Virtual humans (or digital representations of humans, also referred to as 'avatars' in this use case) are simulations of human beings on computers [47]. There is a wide range of applications, such as games, film and TV productions, financial industry (smart adviser), telecommunications (avatars), etc.
In the coming era, the technology of virtual humans is one of foundations of mobile metaverse service. A virtual human can be a digital representation of a natural person in a mobile metaverse service, which is driven by the natural person. Or a virtual human also can be a digital representation of a digital assistant driven by AI model.

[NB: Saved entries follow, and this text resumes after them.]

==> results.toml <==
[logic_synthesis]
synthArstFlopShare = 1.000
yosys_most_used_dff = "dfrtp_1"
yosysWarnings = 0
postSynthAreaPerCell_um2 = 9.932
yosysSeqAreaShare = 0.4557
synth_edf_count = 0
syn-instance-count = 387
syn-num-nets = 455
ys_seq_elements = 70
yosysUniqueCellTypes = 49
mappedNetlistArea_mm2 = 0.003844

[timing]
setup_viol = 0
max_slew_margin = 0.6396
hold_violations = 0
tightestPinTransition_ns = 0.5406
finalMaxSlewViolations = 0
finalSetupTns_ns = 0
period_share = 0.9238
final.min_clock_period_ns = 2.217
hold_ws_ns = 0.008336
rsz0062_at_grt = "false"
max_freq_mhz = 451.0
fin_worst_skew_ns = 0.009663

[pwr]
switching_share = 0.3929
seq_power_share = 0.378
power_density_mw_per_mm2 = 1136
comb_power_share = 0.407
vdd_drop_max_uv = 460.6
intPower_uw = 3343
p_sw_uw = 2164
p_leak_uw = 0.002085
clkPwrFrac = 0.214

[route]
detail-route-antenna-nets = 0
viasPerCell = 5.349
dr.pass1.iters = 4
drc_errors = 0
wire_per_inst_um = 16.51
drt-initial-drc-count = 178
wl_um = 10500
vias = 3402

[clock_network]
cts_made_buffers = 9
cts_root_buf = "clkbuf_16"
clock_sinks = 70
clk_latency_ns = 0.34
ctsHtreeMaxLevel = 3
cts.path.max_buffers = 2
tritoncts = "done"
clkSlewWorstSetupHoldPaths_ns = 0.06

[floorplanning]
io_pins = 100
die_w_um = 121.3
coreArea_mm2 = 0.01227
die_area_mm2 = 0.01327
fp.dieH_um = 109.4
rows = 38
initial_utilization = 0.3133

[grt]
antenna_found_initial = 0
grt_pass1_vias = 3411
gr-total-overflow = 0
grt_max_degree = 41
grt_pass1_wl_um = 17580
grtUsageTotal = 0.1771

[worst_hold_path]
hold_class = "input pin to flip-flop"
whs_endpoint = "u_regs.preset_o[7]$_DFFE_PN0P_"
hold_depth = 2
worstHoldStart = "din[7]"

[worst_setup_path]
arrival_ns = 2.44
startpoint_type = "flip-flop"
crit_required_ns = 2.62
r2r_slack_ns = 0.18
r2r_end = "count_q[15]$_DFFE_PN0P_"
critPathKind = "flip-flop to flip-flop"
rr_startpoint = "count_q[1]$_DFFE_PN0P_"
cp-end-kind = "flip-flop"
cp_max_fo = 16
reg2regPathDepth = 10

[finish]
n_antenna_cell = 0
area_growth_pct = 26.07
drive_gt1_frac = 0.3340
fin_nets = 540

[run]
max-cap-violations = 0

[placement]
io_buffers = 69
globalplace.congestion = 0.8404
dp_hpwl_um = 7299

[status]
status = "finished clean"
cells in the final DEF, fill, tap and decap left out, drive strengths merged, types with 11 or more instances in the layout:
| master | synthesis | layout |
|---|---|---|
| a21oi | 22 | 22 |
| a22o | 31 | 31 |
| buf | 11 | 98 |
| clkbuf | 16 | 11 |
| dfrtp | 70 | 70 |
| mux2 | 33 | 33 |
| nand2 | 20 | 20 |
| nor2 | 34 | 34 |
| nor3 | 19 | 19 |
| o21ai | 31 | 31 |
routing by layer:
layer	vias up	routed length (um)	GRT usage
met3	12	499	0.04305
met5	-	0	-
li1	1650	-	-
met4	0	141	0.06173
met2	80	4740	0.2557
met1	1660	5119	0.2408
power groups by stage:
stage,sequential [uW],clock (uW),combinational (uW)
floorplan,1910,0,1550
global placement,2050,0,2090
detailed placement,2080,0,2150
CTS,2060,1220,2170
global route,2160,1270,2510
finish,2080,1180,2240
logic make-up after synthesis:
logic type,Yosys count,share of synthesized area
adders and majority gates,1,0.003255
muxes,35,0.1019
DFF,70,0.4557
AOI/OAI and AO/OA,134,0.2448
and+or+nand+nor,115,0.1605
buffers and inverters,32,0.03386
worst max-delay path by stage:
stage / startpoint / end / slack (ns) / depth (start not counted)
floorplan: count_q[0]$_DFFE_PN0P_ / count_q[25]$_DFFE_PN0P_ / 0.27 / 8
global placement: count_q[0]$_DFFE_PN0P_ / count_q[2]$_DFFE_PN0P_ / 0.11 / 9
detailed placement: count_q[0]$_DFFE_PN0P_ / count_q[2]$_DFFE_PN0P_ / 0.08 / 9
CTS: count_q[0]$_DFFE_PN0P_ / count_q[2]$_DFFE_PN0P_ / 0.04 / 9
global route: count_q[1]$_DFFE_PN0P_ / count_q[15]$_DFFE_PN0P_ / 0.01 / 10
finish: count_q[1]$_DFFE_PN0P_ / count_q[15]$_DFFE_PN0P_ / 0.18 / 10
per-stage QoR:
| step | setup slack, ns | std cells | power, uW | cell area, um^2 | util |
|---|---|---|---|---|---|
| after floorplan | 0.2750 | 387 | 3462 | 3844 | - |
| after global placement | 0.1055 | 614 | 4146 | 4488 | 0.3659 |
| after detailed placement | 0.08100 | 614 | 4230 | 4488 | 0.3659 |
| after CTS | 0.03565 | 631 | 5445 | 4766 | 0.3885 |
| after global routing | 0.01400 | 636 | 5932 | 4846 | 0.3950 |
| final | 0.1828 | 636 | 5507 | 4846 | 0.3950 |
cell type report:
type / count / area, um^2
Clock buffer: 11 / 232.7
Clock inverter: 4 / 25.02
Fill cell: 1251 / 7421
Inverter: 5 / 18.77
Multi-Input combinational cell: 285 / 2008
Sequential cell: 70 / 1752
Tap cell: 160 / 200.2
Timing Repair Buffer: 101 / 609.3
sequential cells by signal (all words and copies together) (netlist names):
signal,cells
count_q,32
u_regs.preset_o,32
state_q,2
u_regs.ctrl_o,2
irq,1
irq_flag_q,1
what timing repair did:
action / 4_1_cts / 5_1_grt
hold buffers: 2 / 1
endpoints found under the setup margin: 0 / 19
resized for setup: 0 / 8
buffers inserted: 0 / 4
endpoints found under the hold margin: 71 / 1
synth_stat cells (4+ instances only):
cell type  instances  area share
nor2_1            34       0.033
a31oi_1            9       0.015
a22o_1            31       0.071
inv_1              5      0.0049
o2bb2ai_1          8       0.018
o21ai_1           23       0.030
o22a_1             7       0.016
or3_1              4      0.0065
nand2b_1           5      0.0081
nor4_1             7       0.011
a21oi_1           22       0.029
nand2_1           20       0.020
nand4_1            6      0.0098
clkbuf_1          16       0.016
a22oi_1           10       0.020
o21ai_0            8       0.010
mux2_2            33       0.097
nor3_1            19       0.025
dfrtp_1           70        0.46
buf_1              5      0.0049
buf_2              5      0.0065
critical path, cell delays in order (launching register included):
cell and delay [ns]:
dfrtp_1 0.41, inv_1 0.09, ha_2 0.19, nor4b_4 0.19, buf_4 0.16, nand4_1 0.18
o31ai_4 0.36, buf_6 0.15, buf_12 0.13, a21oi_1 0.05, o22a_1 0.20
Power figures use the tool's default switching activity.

Mobile metaverse services offer an important opportunity for socialization and entertainment, where user experience of the virtual world and the real world combine. This use case focuses on the scenario of a natural person's digital embodiment in a metaverse as a location agnostic service experience. A virtual human is customized according to a user's personal characteristics and shape preferences. Users wear motion capture devices, vibrating backpacks, haptic gloves, VR glasses to drive the virtual human in a meta-universe space for semi-open exploration. The devices mentioned above are 5G UEs, which need to collaborate with each other to complete the actions of user and get real-time feedback.
(Source: https://vr.baidu.com/product/xirang, https://en.wikipedia.org/wiki/Virtual_humans)

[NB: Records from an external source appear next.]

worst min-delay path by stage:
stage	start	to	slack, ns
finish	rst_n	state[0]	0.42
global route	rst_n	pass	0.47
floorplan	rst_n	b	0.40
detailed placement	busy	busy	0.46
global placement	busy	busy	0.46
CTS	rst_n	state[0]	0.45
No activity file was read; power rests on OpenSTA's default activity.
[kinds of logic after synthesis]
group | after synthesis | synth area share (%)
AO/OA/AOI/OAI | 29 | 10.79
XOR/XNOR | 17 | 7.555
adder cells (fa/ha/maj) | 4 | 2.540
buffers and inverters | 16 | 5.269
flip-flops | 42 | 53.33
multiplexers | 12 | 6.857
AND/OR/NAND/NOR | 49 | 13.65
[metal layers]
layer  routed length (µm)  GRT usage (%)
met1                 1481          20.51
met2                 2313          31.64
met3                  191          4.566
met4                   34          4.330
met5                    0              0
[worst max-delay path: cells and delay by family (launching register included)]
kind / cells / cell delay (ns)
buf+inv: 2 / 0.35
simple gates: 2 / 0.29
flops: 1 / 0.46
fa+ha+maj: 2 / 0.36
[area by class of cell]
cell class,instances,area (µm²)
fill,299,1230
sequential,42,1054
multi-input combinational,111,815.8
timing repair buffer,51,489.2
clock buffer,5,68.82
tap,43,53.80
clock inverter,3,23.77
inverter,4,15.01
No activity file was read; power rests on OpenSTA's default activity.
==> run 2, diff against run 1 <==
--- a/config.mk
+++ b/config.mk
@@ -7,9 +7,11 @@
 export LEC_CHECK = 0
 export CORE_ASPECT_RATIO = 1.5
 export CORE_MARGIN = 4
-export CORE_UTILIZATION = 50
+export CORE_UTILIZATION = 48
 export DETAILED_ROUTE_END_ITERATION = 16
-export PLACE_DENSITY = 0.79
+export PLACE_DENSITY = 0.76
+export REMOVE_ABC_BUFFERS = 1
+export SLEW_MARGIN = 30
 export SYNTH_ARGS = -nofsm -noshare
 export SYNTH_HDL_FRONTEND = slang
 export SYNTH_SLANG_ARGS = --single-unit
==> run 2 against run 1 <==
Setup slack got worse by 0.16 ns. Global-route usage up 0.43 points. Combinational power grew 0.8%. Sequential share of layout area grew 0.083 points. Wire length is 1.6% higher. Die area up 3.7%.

For smooth experience, the motion-to-photon latency should be less than 20ms [48]. The motion-to-photon latency requires that the latency between the moment that players do one movement and the corresponding new videos shown in VR glasses and tactile from vibrating backpacks or haptic gloves should be less than 20ms. As the asynchrony between different modalities increases, users' experience will decrease because uses are able to detect asynchronies. Therefore, the synchronisation among audio, visual and tactile is also very important. The synchronisation thresholds regarding audio, visual and tactile modalities measured by Hirsh and Sherrick are described as follows [49]. The obtained results vary, depending on the kind of stimuli, biasing effects of stimulus range, the psychometric methods employed, etc.
audio-tactile stimuli: 12 ms when the audio comes first and 25 ms when the tactile comes first to be perceived as being synchronous.
visual-tactile stimuli: 30 ms when the video comes first and 20 ms when the tactile comes first to be perceived as being synchronous.
audio-visual stimuli: 20 ms when the audio comes first and 20 ms when the video comes first to be perceived as being synchronous.
Alice's virtual human exists as a digital representation in a mobile metaverse service. Alice's virtual human wants to explore a newly opened area, including both natural environment and the humanities environment. The equipment Alice wears are all connected to 5G network. The mobile metaverse service interacts with 5G network to provide QoS requirements. The network provides the pre-agreed policy between the mobile metaverse service provider and operator on QoS requirements appropriate to each mobile metaverse media data flow.
Alice's virtual human digital representation exists as part of the mobile metaverse service.
Alice's virtual human digital representation can interact with other virtual humans. These could correspond to virtual humans representing other players or to machine generated virtual humans. Interactions could include a handshake, shopping, visiting an exhibition together, etc.
When someone or something touches Alice's virtual human (e.g. Alice's virtual human's hand or back touches some virtual object or human in the mobile metaverse service), Alice can see the object and feel the temperature and weight of the object at the same time. For example, when a virtual leaf falls on the hand of Alice's virtual human, Alice should see the leaf fall on her hand and sense the presence of a leaf at the same time. It means that the tactile impression from haptic gloves should come within 30ms after the video in VR glasses (assuming the video media precedes the haptic media.) Or, the video in VR glasses should come within 20ms if the tactile impression resulting from tactile media presented by the haptic gloves, if the tactile media precedes the video media.
3GPP TS 22.261 specifies KPIs for high data rate and low latency interactive services including Cloud/Edge/Split Rendering, Gaming or Interactive Data Exchanging, Consumption of VR content via tethered VR headset, and audio-video synchronization thresholds.
Support of audio-video synchronization thresholds has been captured in TS 22.261:
Due to the separate handling of the audio and video component, the 5G system will have to cater for the VR audio-video synchronisation in order to avoid having a negative impact on the user experience (i.e. viewers detecting lack of synchronization). To support VR environments, the 5G system shall support audio-video synchronisation thresholds:
in the range of [125 ms to 5 ms] for audio delayed and
in the range of [45 ms to 5 ms] for audio advanced.
Existing synchronization requirements in current SA1 specification are only for data transmission of one UE. Existing specifications do not contain requirements for coordination of synchronization transmission of data packet for multiple UEs.
The 5G system shall provide a mechanism to support coordination and synchronization of multiple data flows transmitted via one UE or different UEs, e.g., subject to synchronization thresholds provided by 3rd party.
[PR 5.12.6-2]
The 5G system shall provide means to achieve low end-to-end round-trip latency (e.g., [20ms]).